• YOUR TASK: Go through the records line by line. Report how many lines contain "inverters", with nothing else.

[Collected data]

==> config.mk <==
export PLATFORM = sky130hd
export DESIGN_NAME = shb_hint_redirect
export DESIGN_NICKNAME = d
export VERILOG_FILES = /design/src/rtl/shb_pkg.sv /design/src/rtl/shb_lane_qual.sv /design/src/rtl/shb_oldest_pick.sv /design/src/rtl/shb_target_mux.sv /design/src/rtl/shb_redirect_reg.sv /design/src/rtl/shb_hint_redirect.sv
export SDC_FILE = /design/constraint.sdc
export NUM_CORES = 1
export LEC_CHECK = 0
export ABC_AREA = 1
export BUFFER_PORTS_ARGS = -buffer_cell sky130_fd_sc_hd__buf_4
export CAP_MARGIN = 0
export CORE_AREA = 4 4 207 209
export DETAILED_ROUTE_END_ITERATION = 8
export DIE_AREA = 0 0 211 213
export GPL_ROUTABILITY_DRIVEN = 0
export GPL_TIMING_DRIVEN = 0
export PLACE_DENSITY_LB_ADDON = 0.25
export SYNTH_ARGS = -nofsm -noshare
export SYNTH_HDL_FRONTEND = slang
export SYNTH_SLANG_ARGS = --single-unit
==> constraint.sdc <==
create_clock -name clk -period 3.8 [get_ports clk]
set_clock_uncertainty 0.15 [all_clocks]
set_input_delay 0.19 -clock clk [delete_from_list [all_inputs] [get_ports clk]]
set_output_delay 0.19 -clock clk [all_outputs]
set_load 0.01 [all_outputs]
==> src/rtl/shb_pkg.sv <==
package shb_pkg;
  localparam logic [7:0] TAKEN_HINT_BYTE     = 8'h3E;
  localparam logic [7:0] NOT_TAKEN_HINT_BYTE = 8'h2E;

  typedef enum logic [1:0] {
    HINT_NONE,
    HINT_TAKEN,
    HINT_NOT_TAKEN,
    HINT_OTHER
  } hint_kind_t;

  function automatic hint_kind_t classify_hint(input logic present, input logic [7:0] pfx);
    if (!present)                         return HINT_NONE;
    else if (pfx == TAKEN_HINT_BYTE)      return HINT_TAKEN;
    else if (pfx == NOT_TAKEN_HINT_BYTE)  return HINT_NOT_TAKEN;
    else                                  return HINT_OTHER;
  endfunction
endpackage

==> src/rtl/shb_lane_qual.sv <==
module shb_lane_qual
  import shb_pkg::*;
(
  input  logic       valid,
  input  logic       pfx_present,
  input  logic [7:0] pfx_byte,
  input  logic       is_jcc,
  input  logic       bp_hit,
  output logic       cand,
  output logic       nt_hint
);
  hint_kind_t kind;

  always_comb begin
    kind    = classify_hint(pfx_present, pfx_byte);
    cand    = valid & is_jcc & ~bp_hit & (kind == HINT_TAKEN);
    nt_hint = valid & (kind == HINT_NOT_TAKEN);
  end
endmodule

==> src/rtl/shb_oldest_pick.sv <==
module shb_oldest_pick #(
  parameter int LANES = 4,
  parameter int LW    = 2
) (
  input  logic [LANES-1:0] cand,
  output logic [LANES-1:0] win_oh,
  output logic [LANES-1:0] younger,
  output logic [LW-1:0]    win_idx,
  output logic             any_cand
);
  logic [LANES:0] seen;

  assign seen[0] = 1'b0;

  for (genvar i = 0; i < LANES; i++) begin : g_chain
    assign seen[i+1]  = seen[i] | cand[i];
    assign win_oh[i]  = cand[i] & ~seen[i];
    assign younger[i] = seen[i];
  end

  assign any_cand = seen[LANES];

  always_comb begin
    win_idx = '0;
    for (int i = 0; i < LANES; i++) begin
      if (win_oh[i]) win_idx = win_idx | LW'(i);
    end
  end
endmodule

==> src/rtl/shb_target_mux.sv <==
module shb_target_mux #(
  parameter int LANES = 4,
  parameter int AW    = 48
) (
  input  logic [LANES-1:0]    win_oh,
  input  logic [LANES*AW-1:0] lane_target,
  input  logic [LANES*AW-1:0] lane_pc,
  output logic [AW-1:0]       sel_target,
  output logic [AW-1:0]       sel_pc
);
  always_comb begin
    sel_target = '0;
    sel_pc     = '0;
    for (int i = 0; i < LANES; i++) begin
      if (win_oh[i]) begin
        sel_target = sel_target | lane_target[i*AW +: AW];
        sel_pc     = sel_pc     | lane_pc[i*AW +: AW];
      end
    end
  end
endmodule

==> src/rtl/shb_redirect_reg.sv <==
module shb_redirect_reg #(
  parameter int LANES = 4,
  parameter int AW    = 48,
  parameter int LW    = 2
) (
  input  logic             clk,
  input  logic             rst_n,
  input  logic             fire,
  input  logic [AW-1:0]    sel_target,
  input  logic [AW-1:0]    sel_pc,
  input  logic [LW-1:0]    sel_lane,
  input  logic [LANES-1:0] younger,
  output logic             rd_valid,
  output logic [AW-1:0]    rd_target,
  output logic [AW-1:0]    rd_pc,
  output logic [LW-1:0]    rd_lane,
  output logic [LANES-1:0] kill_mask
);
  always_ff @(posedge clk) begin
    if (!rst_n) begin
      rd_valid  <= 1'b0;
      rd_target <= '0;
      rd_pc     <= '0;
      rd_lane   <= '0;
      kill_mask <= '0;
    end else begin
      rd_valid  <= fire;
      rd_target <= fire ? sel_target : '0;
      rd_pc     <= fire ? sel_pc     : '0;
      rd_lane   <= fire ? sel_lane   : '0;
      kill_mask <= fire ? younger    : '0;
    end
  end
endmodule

==

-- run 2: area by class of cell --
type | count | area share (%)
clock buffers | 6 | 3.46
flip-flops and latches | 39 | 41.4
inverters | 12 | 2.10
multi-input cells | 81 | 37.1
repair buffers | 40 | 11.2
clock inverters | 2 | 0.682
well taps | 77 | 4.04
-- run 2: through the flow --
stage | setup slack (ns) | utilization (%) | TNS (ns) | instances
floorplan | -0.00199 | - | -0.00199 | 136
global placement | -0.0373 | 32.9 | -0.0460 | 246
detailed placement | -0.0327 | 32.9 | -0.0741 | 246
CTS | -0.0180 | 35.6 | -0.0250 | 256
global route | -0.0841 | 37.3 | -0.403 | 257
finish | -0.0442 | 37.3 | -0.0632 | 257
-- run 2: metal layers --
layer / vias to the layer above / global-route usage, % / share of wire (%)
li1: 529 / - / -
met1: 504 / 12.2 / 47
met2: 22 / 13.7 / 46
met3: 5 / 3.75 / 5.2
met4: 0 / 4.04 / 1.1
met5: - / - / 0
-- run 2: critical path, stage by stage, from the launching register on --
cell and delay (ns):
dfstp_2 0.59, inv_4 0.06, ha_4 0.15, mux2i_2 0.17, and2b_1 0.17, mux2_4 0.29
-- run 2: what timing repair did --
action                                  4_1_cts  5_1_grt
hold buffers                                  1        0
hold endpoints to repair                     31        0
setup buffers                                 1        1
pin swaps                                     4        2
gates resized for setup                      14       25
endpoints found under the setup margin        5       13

• SOLUTION: 2